You might want to use this module if the following are generally true:
- You aren't desparate for speed.
- You want to be able to search (and subsearch!) your sets easily.
- You want ordered sets.
When shouldn't this module be used?
This module probably isn't right for you if you:
- Need it fast, fast, fast!
- You don't care about searching your sets.
- You don't care about ordering your sets.
In these are true, I would take a look at Set::Object instead.
NOTES
Set::Toolkit sets contain "things" or "members" or "elements". I've avoided saying "objects" because you can really store anything in these sets, from scalars, to objects, to references.
Set::Toolkit does not currently support "weak" sets as defined by Set::Object.

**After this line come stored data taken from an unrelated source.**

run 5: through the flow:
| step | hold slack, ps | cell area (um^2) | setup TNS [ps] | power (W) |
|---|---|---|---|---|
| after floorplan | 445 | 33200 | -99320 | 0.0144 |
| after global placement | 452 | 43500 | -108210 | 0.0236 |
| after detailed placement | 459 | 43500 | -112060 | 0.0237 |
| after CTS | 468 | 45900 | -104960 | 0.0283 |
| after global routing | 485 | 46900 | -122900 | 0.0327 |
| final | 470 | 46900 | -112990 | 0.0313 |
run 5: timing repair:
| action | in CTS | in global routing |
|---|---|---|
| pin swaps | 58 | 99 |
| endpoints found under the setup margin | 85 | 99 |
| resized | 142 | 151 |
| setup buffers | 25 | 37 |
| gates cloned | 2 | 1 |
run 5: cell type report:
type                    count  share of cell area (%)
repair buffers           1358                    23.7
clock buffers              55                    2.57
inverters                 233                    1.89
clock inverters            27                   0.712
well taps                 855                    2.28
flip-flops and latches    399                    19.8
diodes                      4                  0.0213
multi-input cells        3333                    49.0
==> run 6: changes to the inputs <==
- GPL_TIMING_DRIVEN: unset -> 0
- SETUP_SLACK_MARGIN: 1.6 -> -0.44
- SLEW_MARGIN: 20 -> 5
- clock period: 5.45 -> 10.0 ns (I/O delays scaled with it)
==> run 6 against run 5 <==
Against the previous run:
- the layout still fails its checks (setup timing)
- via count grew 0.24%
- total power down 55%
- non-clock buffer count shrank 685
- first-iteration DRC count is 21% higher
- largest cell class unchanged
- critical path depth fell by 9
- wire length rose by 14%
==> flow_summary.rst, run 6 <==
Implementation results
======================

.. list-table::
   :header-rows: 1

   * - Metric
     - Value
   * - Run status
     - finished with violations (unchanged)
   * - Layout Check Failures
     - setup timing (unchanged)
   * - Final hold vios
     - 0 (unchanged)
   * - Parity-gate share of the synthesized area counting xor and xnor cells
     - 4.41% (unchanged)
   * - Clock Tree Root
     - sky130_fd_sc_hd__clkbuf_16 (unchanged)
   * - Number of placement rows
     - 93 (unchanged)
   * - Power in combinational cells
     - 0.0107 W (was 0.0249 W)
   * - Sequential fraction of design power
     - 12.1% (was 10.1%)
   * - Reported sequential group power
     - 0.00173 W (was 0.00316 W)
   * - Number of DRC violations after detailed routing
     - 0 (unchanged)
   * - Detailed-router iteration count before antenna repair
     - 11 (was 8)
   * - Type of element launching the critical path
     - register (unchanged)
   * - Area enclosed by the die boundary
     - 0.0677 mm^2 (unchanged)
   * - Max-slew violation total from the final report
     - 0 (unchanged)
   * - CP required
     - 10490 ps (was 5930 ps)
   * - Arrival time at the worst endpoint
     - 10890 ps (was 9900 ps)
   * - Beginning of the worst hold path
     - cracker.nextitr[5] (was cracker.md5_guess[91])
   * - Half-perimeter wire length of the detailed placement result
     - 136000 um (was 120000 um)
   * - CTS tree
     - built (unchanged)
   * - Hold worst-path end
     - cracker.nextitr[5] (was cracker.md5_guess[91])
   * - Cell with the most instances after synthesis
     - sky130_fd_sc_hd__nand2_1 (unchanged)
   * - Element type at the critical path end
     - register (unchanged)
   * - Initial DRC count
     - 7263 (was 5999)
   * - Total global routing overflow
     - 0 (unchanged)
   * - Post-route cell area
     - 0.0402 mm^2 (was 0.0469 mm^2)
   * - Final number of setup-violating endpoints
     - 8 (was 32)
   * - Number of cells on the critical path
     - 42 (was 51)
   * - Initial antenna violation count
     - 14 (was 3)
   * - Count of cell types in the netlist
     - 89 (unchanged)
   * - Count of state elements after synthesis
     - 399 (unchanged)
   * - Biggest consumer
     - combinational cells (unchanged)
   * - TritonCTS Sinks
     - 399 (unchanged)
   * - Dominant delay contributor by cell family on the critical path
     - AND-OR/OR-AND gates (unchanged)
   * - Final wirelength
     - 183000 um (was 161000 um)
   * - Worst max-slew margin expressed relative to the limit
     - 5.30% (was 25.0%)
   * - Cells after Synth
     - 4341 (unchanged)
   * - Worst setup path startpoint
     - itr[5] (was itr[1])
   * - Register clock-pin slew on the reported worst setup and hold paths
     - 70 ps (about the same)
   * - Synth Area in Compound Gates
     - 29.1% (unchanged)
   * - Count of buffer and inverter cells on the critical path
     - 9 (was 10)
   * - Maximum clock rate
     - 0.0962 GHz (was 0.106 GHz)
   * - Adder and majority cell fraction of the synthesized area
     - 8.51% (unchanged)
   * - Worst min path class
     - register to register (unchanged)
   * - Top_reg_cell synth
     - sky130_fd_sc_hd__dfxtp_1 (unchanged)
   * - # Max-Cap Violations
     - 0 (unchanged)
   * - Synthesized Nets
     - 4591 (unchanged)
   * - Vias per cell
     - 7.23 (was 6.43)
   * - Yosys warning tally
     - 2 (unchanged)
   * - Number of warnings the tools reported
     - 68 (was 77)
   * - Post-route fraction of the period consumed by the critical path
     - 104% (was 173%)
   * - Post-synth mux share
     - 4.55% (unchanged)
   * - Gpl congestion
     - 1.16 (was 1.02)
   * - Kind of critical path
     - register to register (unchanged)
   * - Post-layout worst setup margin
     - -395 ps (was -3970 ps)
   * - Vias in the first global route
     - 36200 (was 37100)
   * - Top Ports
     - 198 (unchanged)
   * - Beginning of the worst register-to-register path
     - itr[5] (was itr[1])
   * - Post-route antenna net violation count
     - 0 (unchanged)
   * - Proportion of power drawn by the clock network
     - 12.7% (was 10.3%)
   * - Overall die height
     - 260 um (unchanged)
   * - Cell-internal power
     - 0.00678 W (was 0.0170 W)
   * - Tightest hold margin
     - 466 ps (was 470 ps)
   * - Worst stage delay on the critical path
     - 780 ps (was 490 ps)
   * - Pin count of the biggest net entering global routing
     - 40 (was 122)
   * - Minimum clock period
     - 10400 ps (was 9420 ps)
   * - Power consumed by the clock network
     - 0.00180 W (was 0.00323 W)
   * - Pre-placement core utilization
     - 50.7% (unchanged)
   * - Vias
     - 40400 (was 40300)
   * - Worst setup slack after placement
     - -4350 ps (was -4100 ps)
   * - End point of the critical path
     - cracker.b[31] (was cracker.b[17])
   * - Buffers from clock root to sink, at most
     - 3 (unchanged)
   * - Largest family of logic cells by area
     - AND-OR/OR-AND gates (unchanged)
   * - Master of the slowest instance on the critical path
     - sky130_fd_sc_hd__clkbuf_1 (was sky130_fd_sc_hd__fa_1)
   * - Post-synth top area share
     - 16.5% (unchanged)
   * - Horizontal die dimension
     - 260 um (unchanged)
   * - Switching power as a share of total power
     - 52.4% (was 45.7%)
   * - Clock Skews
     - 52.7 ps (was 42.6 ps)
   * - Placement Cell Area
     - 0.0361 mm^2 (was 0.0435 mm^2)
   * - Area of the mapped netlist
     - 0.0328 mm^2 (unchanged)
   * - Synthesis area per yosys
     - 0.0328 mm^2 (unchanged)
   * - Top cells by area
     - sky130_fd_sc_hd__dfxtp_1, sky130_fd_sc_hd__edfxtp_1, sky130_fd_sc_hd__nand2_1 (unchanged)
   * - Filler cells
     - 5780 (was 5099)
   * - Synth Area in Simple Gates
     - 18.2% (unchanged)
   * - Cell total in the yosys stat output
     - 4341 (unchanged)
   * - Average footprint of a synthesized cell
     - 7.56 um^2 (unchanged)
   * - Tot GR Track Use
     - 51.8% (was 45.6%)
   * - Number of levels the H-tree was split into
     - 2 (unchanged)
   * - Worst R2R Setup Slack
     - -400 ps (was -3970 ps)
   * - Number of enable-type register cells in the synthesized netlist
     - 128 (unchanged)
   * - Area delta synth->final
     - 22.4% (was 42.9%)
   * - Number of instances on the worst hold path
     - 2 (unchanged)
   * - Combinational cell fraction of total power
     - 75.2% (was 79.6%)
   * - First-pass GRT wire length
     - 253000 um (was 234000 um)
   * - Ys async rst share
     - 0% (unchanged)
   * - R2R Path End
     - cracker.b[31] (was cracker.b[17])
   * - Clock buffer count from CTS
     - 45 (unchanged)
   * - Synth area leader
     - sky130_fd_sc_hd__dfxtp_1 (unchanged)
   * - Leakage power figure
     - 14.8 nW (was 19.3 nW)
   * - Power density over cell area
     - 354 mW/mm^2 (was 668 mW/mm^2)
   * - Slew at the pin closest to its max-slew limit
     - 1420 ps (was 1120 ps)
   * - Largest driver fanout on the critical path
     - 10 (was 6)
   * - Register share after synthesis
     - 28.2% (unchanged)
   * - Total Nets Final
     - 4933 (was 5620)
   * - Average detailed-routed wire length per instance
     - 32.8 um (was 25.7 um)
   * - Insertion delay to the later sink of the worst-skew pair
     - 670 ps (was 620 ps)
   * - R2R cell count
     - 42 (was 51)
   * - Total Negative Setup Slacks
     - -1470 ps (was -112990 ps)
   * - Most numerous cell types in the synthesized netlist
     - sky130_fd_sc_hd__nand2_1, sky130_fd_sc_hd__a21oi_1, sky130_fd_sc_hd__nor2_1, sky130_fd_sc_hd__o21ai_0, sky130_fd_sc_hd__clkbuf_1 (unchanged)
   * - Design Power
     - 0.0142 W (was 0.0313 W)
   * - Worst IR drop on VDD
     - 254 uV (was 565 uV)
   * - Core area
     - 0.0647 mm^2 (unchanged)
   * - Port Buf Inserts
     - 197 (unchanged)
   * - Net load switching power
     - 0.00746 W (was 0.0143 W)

Because uniqueness is not enforced by keying into a hash, scalars are not flattened into strings and will not lose their magicks.
SPECIAL DISCLAIMER
This is the first module I've released. I'm open to constructive critiques, bug reports, patches, doc patches, requests for documentation clarification, and so forth. Be gentle =)
AUTHOR
Sir Robert Burbridge, <sirrobert at gmail.com>
BUGS
Please report any bugs or feature requests to bug-set-toolkit at rt.cpan.org
, or through the web interface at http://rt.cpan.org/NoAuth/ReportBug.html?Queue=Set::Toolkit. I will be notified, and then you'll automatically be notified of progress on your bug as I make changes.
SUPPORT
You can find documentation for this module with the perldoc command.
perldoc Set::Toolkit
RT: CPAN's request tracker
AnnoCPAN: Annotated CPAN documentation
CPAN Ratings
Search CPAN
ACKNOWLEDGEMENTS
Thanks to Jean-Louis Leroy and Sam Vilain, the developers/maintainers of Set::Object, for lots of concepts, etc. I'm not actually using any borrowed code under the hood, but I plan to in the future.
COPYRIGHT & LICENSE
Copyright 2010 Sir Robert Burbridge, all rights reserved.
This program is free software; you can redistribute it and/or modify it under the same terms as Perl itself.